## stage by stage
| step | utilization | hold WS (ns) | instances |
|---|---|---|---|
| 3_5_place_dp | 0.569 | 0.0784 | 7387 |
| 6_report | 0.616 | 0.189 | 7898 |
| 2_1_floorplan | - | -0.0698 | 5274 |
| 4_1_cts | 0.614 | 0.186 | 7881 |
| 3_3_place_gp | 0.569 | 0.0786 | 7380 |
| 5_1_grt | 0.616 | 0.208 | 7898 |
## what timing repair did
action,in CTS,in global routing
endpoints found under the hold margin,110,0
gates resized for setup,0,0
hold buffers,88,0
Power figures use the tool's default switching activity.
`src/hdl/plnx_pkg.sv`:
```
// shared types, widths and reciprocal table for the lattice neighbor index core
package plnx_pkg;

   localparam int SITE_W = 24;
   localparam int DIR_W = 2;
   localparam int EXT_W = 7;
   localparam int COORD_W = 6;
   localparam int RECIP_W = 31;
   localparam int RECIP_SHIFT = 30;
   localparam int MULT_W = SITE_W + RECIP_W;
   localparam int RECIP_NUM = 2 ** RECIP_SHIFT - 1;
   localparam int EXT_RESET = 8;

   typedef enum logic [0:0] {
      REG_TEMPORAL = 1'b0,
      REG_SPATIAL  = 1'b1
   } csr_index_type;

   typedef struct packed {
      logic [SITE_W-1:0] site_index;
      logic [DIR_W-1:0]  direction;
   } req_type;

   typedef struct packed {
      logic [SITE_W-1:0] plus_neighbor;
      logic [SITE_W-1:0] minus_neighbor;
      logic              bad_request;
   } rsp_type;

   typedef struct packed {
      logic [SITE_W-1:0]  site_index;
      logic [DIR_W-1:0]   direction;
      logic [SITE_W-1:0]  quot;
      logic [SITE_W-1:0]  prod;
      logic [COORD_W-1:0] coord;
      logic [EXT_W-1:0]   size;
      logic [SITE_W-1:0]  stride;
   } lane_type;

   // ceil(2^30 / d), exact quotient for any 24 bit dividend and d up to 64
   localparam logic [RECIP_W-1:0] RECIP_TABLE [65] = '{
      31'd0,
      31'(RECIP_NUM / 1 + 1),  31'(RECIP_NUM / 2 + 1),  31'(RECIP_NUM / 3 + 1),
      31'(RECIP_NUM / 4 + 1),  31'(RECIP_NUM / 5 + 1),  31'(RECIP_NUM / 6 + 1),
      31'(RECIP_NUM / 7 + 1),  31'(RECIP_NUM / 8 + 1),  31'(RECIP_NUM / 9 + 1),
      31'(RECIP_NUM / 10 + 1), 31'(RECIP_NUM / 11 + 1), 31'(RECIP_NUM / 12 + 1),
      31'(RECIP_NUM / 13 + 1), 31'(RECIP_NUM / 14 + 1), 31'(RECIP_NUM / 15 + 1),
      31'(RECIP_NUM / 16 + 1), 31'(RECIP_NUM / 17 + 1), 31'(RECIP_NUM / 18 + 1),
      31'(RECIP_NUM / 19 + 1), 31'(RECIP_NUM / 20 + 1), 31'(RECIP_NUM / 21 + 1),
      31'(RECIP_NUM / 22 + 1), 31'(RECIP_NUM / 23 + 1), 31'(RECIP_NUM / 24 + 1),
      31'(RECIP_NUM / 25 + 1), 31'(RECIP_NUM / 26 + 1), 31'(RECIP_NUM / 27 + 1),
      31'(RECIP_NUM / 28 + 1), 31'(RECIP_NUM / 29 + 1), 31'(RECIP_NUM / 30 + 1),
      31'(RECIP_NUM / 31 + 1), 31'(RECIP_NUM / 32 + 1), 31'(RECIP_NUM / 33 + 1),
      31'(RECIP_NUM / 34 + 1), 31'(RECIP_NUM / 35 + 1), 31'(RECIP_NUM / 36 + 1),
      31'(RECIP_NUM / 37 + 1), 31'(RECIP_NUM / 38 + 1), 31'(RECIP_NUM / 39 + 1),
      31'(RECIP_NUM / 40 + 1), 31'(RECIP_NUM / 41 + 1), 31'(RECIP_NUM / 42 + 1),
      31'(RECIP_NUM / 43 + 1), 31'(RECIP_NUM / 44 + 1), 31'(RECIP_NUM / 45 + 1),
      31'(RECIP_NUM / 46 + 1), 31'(RECIP_NUM / 47 + 1), 31'(RECIP_NUM / 48 + 1),
      31'(RECIP_NUM / 49 + 1), 31'(RECIP_NUM / 50 + 1), 31'(RECIP_NUM / 51 + 1),
      31'(RECIP_NUM / 52 + 1), 31'(RECIP_NUM / 53 + 1), 31'(RECIP_NUM / 54 + 1),
      31'(RECIP_NUM / 55 + 1), 31'(RECIP_NUM / 56 + 1), 31'(RECIP_NUM / 57 + 1),
      31'(RECIP_NUM / 58 + 1), 31'(RECIP_NUM / 59 + 1), 31'(RECIP_NUM / 60 + 1),
      31'(RECIP_NUM / 61 + 1), 31'(RECIP_NUM / 62 + 1), 31'(RECIP_NUM / 63 + 1),
      31'(RECIP_NUM / 64 + 1)
   };

endpackage

```
`src/hdl/plnx_step.sv`:
```
// neighbor offset and wrap stage with the response register
module plnx_step (
   input  logic                  clock,
   input  logic                  reset,
   input  logic                  advance,
   input  logic                  in_valid,
   input  logic                  in_bad,
   input  plnx_pkg::lane_type    in_data,
   output logic                  out_valid,
   output plnx_pkg::rsp_type     out_data
);

   localparam int PROD_W = plnx_pkg::SITE_W + plnx_pkg::COORD_W;

   logic                          s_valid_ff;
   logic                          s_bad_ff;
   logic [plnx_pkg::SITE_W-1:0]   s_site_ff;
   logic                          s_plus_wrap_ff;
   logic                          s_minus_wrap_ff;
   logic [plnx_pkg::SITE_W-1:0]   s_plus_off_ff;
   logic [plnx_pkg::SITE_W-1:0]   s_minus_off_ff;

   logic                          plus_wrap_in;
   logic                          minus_wrap_in;
   logic [plnx_pkg::SITE_W-1:0]   plus_off_in;
   logic [plnx_pkg::SITE_W-1:0]   minus_off_in;
   logic [plnx_pkg::COORD_W-1:0]  size_less;

   logic                          rsp_valid_ff;
   plnx_pkg::rsp_type             rsp_data_ff;
   plnx_pkg::rsp_type             rsp_data_in;

   assign size_less = plnx_pkg::COORD_W'(in_data.size - 1'b1);
   assign plus_wrap_in = (plnx_pkg::EXT_W'(in_data.coord) + 1'b1) >= in_data.size;
   assign minus_wrap_in = in_data.coord == '0;

   always_comb begin
      if (plus_wrap_in) begin
         plus_off_in = plnx_pkg::SITE_W'(PROD_W'(in_data.coord) * PROD_W'(in_data.stride));
      end else begin
         plus_off_in = in_data.stride;
      end
      if (minus_wrap_in) begin
         minus_off_in = plnx_pkg::SITE_W'(PROD_W'(size_less) * PROD_W'(in_data.stride));
      end else begin
         minus_off_in = in_data.stride;
      end
   end

   always_ff @(posedge clock) begin
      if (reset) begin
         s_valid_ff <= 1'b0;
      end else if (advance) begin
         s_valid_ff <= in_valid;
      end
   end

   always_ff @(posedge clock) begin
      if (advance) begin
         s_bad_ff <= in_bad;
         s_site_ff <= in_data.site_index;
         s_plus_wrap_ff <= plus_wrap_in;
         s_minus_wrap_ff <= minus_wrap_in;
         s_plus_off_ff <= plus_off_in;
         s_minus_off_ff <= minus_off_in;
      end
   end

   always_comb begin
      rsp_data_in.bad_request = s_bad_ff;
      if (s_bad_ff) begin
         rsp_data_in.plus_neighbor = '0;
         rsp_data_in.minus_neighbor = '0;
      end else begin
         rsp_data_in.plus_neighbor = s_plus_wrap_ff ? s_site_ff - s_plus_off_ff
                                                    : s_site_ff + s_plus_off_ff;
         rsp_data_in.minus_neighbor = s_minus_wrap_ff ? s_site_ff + s_minus_off_ff
                                                      : s_site_ff - s_minus_off_ff;
      end
   end

   always_ff @(posedge clock) begin
      if (reset) begin
         rsp_valid_ff <= 1'b0;
      end else if (advance) begin
         rsp_valid_ff <= s_valid_ff;
      end
   end

   always_ff @(posedge clock) begin
      if (advance) begin
         rsp_data_ff <= rsp_data_in;
      end
   end

   assign out_valid = rsp_valid_ff;
   assign out_data = rsp_data_ff;

endmodule

```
-*-
WHAT YOU SHOULD DO =
Copy exactly the opening line of the material, the line bearing "gates resized for setup,0,0", and every line between them. Include nothing else.

ANSWER SPACE =
## stage by stage
| step | utilization | hold WS (ns) | instances |
|---|---|---|---|
| 3_5_place_dp | 0.569 | 0.0784 | 7387 |
| 6_report | 0.616 | 0.189 | 7898 |
| 2_1_floorplan | - | -0.0698 | 5274 |
| 4_1_cts | 0.614 | 0.186 | 7881 |
| 3_3_place_gp | 0.569 | 0.0786 | 7380 |
| 5_1_grt | 0.616 | 0.208 | 7898 |
## what timing repair did
action,in CTS,in global routing
endpoints found under the hold margin,110,0
gates resized for setup,0,0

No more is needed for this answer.